The researchers published the cardiovascular findings in The New England Journal of Medicine and the cancer findings in the Lancet. However, the researchers cautioned that the cancer findings were "exploratory" and required follow-up studies. Vas Narasimhan, Novartis' head of global drug development said Novartis would launch a separate trial to explore the drug's effects on lung cancer in 2018.
Study details
For the study, funded by Novartis, researchers gave 10,061 participants an injection of canakinumab or a placebo every three months, in addition to their usual medications. The study participants had all presented with high levels of inflammation despite statin use—which can reduce inflammation—and well-managed LDL cholesterol levels.

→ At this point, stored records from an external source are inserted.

$ cat config.mk
export PLATFORM = sky130hd
export DESIGN_NAME = floppy_block_to_chs_sequencer_top
export DESIGN_NICKNAME = d
export VERILOG_FILES = /design/src/design/fbcs_pkg.sv /design/src/design/fbcs_cfg.sv /design/src/design/fbcs_div.sv /design/src/design/floppy_block_to_chs_sequencer_top.sv
export SDC_FILE = /design/constraint.sdc
export NUM_CORES = 1
export LEC_CHECK = 0
export ABC_AREA = 0
export BUFFER_PORTS_ARGS = -buffer_cell sky130_fd_sc_hd__buf_2
export CAP_MARGIN = 15
export CELL_PAD_IN_SITES_DETAIL_PLACEMENT = 1
export CELL_PAD_IN_SITES_GLOBAL_PLACEMENT = 2
export CORE_MARGIN = 1.5
export CORE_UTILIZATION = 25
export DETAILED_ROUTE_END_ITERATION = 10
export GPL_TIMING_DRIVEN = 0
export HOLD_SLACK_MARGIN = 0.1
export PLACE_DENSITY = 0.75
export SLEW_MARGIN = 25
export SYNTH_ARGS = -nofsm -noshare
export SYNTH_HDL_FRONTEND = slang
export SYNTH_SLANG_ARGS = --single-unit
$ cat constraint.sdc
create_clock -name aclk -period 3.2 [get_ports aclk]
set_clock_uncertainty 0.15 [all_clocks]
set_input_delay 0.48 -clock aclk [delete_from_list [all_inputs] [get_ports aclk]]
set_output_delay 0.48 -clock aclk [all_outputs]
set_load 0.05 [all_outputs]
File: src/rtl/two_zone_hysteresis_thermostat.sv
// ----------------------------------------------------------------------------
// two_zone_hysteresis_thermostat
// Bang-bang control of two cooling zones with hysteresis and timed evaluation.
// ----------------------------------------------------------------------------
// The block takes one item per clock cycle unless the result register is
// stalled. The item is captured in an input register, the elapsed-time
// compares and the hysteresis rules run combinationally against the stored
// time stamps and cooler states, and the outcome lands in the result register
// as the state registers update, so each item sees the state the one before
// left; a stalled result register holds the input register, and the input
// side stops taking items only when both are full. The user must write
// configuration through the APB port only while no item is in flight; the
// block does not enforce this. The refresh and evaluation thresholds in
// milliseconds are worked out when activation_seconds is written.
module two_zone_hysteresis_thermostat (
	input  logic                          clk,
	input  logic                          arst_n,
	tzt_tick_if.sink                      tick,
	tzt_result_if.source                  result,
	input  logic                          psel,
	input  logic                          penable,
	input  logic                          pwrite,
	input  logic [tzt_pkg::PADDR_W-1:0]   paddr,
	input  logic [tzt_pkg::PDATA_W-1:0]   pwdata,
	output logic [tzt_pkg::PDATA_W-1:0]   prdata,
	output logic                          pready
);

	// Configuration registers.
	tzt_pkg::setpoint_t bottom_setpoint_q;
	tzt_pkg::band_t     bottom_over_q;
	tzt_pkg::band_t     bottom_under_q;
	tzt_pkg::setpoint_t glycol_setpoint_q;
	tzt_pkg::band_t     glycol_over_q;
	tzt_pkg::band_t     glycol_under_q;
	tzt_pkg::secs_t     activation_q;
	tzt_pkg::thr_ms_t   thr_eval_q;
	tzt_pkg::thr_ms_t   thr_refresh_q;

	tzt_pkg::reg_index_t reg_idx;
	logic                cfg_wr;

	// Input stage.
	logic              v_s1;
	tzt_pkg::time_ms_t now_s1;
	tzt_pkg::temp_t    bt_s1;
	logic              bp_s1;
	tzt_pkg::temp_t    gt_s1;
	logic              gp_s1;

	// Controller state.
	tzt_pkg::time_ms_t last_refresh_q;
	tzt_pkg::time_ms_t last_eval_q;
	logic              bottom_on_q;
	logic              glycol_on_q;

	// Result register.
	logic out_v_q;
	logic refresh_q;
	logic eval_q;
	logic bottom_cool_q;
	logic glycol_cool_q;

	logic              advance;
	logic              forced;
	tzt_pkg::time_ms_t since_refresh;
	tzt_pkg::time_ms_t since_eval;
	logic              do_refresh;
	logic              do_eval;
	logic              bottom_ok;
	logic              glycol_ok;
	logic              bottom_next;
	logic              glycol_next;

	assign pready  = 1'b1;
	assign reg_idx = tzt_pkg::reg_index_t'(paddr[tzt_pkg::PADDR_W-1:2]);
	assign cfg_wr  = psel && penable && pwrite && pready;

	always_ff @(posedge clk or negedge arst_n) begin
		if (!arst_n) begin
			bottom_setpoint_q <= tzt_pkg::BOTTOM_SETPOINT_RST;
			bottom_over_q     <= tzt_pkg::BOTTOM_OVER_RST;
			bottom_under_q    <= tzt_pkg::BOTTOM_UNDER_RST;
			glycol_setpoint_q <= tzt_pkg::GLYCOL_SETPOINT_RST;
			glycol_over_q     <= tzt_pkg::GLYCOL_OVER_RST;
			glycol_under_q    <= tzt_pkg::GLYCOL_UNDER_RST;
			activation_q      <= tzt_pkg::ACTIVATION_RST;
			thr_eval_q        <= tzt_pkg::ms_threshold(tzt_pkg::ACTIVATION_RST);
			thr_refresh_q     <= tzt_pkg::ms_threshold(tzt_pkg::ACTIVATION_RST >> 1);
		end else if (cfg_wr) begin
			case (reg_idx)
				tzt_pkg::REG_BOTTOM_SETPOINT: begin
					bottom_setpoint_q <= tzt_pkg::setpoint_t'(pwdata[tzt_pkg::SETP_W-1:0]);
				end
				tzt_pkg::REG_BOTTOM_OVER: begin
					bottom_over_q <= pwdata[tzt_pkg::BAND_W-1:0];
				end
				tzt_pkg::REG_BOTTOM_UNDER: begin
					bottom_under_q <= pwdata[tzt_pkg::BAND_W-1:0];
				end
				tzt_pkg::REG_GLYCOL_SETPOINT: begin
					glycol_setpoint_q <= tzt_pkg::setpoint_t'(pwdata[tzt_pkg::SETP_W-1:0]);
				end
				tzt_pkg::REG_GLYCOL_OVER: begin
					glycol_over_q <= pwdata[tzt_pkg::BAND_W-1:0];
				end
				tzt_pkg::REG_GLYCOL_UNDER: begin
					glycol_under_q <= pwdata[tzt_pkg::BAND_W-1:0];
				end
				tzt_pkg::REG_ACTIVATION_SECONDS: begin
					activation_q  <= pwdata[tzt_pkg::SECS_W-1:0];
					thr_eval_q    <= tzt_pkg::ms_threshold(pwdata[tzt_pkg::SECS_W-1:0]);
					thr_refresh_q <= tzt_pkg::ms_threshold({1'b0, pwdata[tzt_pkg::SECS_W-1:1]});
				end
				default: begin
				end
			endcase
		end
	end

	always_comb begin
		prdata = '0;
		case (reg_idx)
			tzt_pkg::REG_BOTTOM_SETPOINT:    prdata[tzt_pkg::SETP_W-1:0] = bottom_setpoint_q;
			tzt_pkg::REG_BOTTOM_OVER:        prdata[tzt_pkg::BAND_W-1:0] = bottom_over_q;
			tzt_pkg::REG_BOTTOM_UNDER:       prdata[tzt_pkg::BAND_W-1:0] = bottom_under_q;
			tzt_pkg::REG_GLYCOL_SETPOINT:    prdata[tzt_pkg::SETP_W-1:0] = glycol_setpoint_q;
			tzt_pkg::REG_GLYCOL_OVER:        prdata[tzt_pkg::BAND_W-1:0] = glycol_over_q;
			tzt_pkg::REG_GLYCOL_UNDER:       prdata[tzt_pkg::BAND_W-1:0] = glycol_under_q;
			tzt_pkg::REG_ACTIVATION_SECONDS: prdata[tzt_pkg::SECS_W-1:0] = activation_q;
			default:                         prdata = '0;
		endcase
	end

	// The input stage moves on whenever the result register is free or
	// being emptied in this cycle.
	assign advance    = v_s1 && (!out_v_q || result.ready);
	assign tick.ready = !v_s1 || advance;

	always_ff @(posedge clk or negedge arst_n) begin
		if (!arst_n) begin
			v_s1 <= 1'b0;
		end else if (tick.ready) begin
			v_s1 <= tick.valid;
		end
	end

	always_ff @(posedge clk) begin
		if (tick.valid && tick.ready) begin
			now_s1 <= tick.now_ms;
			bt_s1  <= tick.bottom_temp;
			bp_s1  <= tick.bottom_present;
			gt_s1  <= tick.glycol_temp;
			gp_s1  <= tick.glycol_present;
		end
	end

	// Elapsed times wrap modulo 2^32.
	assign forced        = (now_s1 == tzt_pkg::TIME_FORCED);
	assign since_refresh = now_s1 - last_refresh_q;
	assign since_eval    = now_s1 - last_eval_q;
	assign do_refresh    = forced || (since_refresh >= tzt_pkg::time_ms_t'(thr_refresh_q));
	assign do_eval       = forced || (since_eval >= tzt_pkg::time_ms_t'(thr_eval_q));

	assign bottom_ok = tzt_pkg::reading_valid(bt_s1, bp_s1);
	assign glycol_ok = tzt_pkg::reading_valid(gt_s1, gp_s1);

	// The start and stop bands cannot overlap, so one compare per state
	// suffices. The bottom zone stops at the lower bound, the glycol zone
	// only below it.
	always_comb begin
		bottom_next = bottom_on_q;
		glycol_next = glycol_on_q;
		if (do_eval && bottom_ok) begin
			if (!bottom_on_q) begin
				bottom_next = tzt_pkg::limit_t'(bt_s1) >
					tzt_pkg::band_plus(bottom_setpoint_q, bottom_over_q);
			end else begin
				bottom_next = !(tzt_pkg::limit_t'(bt_s1) <=
					tzt_pkg::band_minus(bottom_setpoint_q, bottom_under_q));
			end
		end
		if (do_eval && glycol_ok) begin
			if (!glycol_on_q) begin
				glycol_next = tzt_pkg::limit_t'(gt_s1) >
					tzt_pkg::band_plus(glycol_setpoint_q, glycol_over_q);
			end else begin
				glycol_next = !(tzt_pkg::limit_t'(gt_s1) <
					tzt_pkg::band_minus(glycol_setpoint_q, glycol_under_q));
			end
		end
	end

	always_ff @(posedge clk or negedge arst_n) begin
		if (!arst_n) begin
			last_refresh_q <= '0;
			last_eval_q    <= '0;
			bottom_on_q    <= 1'b0;
			glycol_on_q    <= 1'b0;
		end else if (advance) begin
			if (do_refresh) begin
				last_refresh_q <= now_s1;
			end
			if (do_eval) begin
				last_eval_q <= now_s1;
			end
			bottom_on_q <= bottom_next;
			glycol_on_q <= glycol_next;
		end
	end

	always_ff @(posedge clk or negedge arst_n) begin
		if (!arst_n) begin
			out_v_q <= 1'b0;
		end else if (advance) begin
			out_v_q <= 1'b1;
		end else if (result.ready) begin
			out_v_q <= 1'b0;
		end
	end

	always_ff @(posedge clk) begin
		if (advance) begin
			refresh_q     <= do_refresh;
			eval_q        <= do_eval;
			bottom_cool_q <= bottom_next;
			glycol_cool_q <= glycol_next;
		end
	end

	assign result.valid           = out_v_q;
	assign result.refresh_request = refresh_q;
	assign result.evaluated       = eval_q;
	assign result.bottom_cooling  = bottom_cool_q;
	assign result.glycol_cooling  = glycol_cool_q;

endmodule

Over the course of the six-year study, the researchers tested participants on low, medium, and high doses for a median of 3.7 years.
Key cardiovascular findings
The researchers found that 4.5 participants among every 100 participants in the placebo group over the course of a year had a heart attack, stroke, or died from cardiovascular disease. In comparison, among participants taking the medium dose of canakinumab, the rate declined to 3.86 per every 100 participants.
When the researchers accounted for the length of time participants were treated, they found that the overall risk for another heart attack, stroke, or heart-related death dropped by 15 percent among those taking the medium dose. According to the researchers, those taking the highest dose had a lower risk, but not by a margin substantial enough to suggest the drug was the cause, while those on the lowest dose did not demonstrate any effect.
However, the researchers also found that the drug came with a serious side effect: an increased risk of death by infection. According to the Times, canakinumab can increase risk of infection because it works by suppressing part of the immune system.
As a result, the drug did not improve overall survival because the reductions in cardiovascular and cancer deaths were offset by the increase in infection-related deaths, according to the study.
Discussion
Paul Ridker—lead author of the study and director of Brigham and Women's Hospital's Center for Cardiovascular Disease Prevention—said the cardiovascular findings are "the first evidence we have that if you inhibit this inflammatory process without changing cholesterol at all, you're getting a risk reduction." Ridker, who has worked as a paid consultant for Novartis, added that the drug could treat the "missing half of heart disease," or those patients who have put their cholesterol levels in check but who still have high risk of another heart attack.
However, Ridker said if the drug is used clinically, it should be limited to patients who have had a heart attack, who present with high levels of inflammation, and whose blood tests after taking the drug demonstrate reductions in inflammation levels. He also said providers should closely observe the patient for possible infection.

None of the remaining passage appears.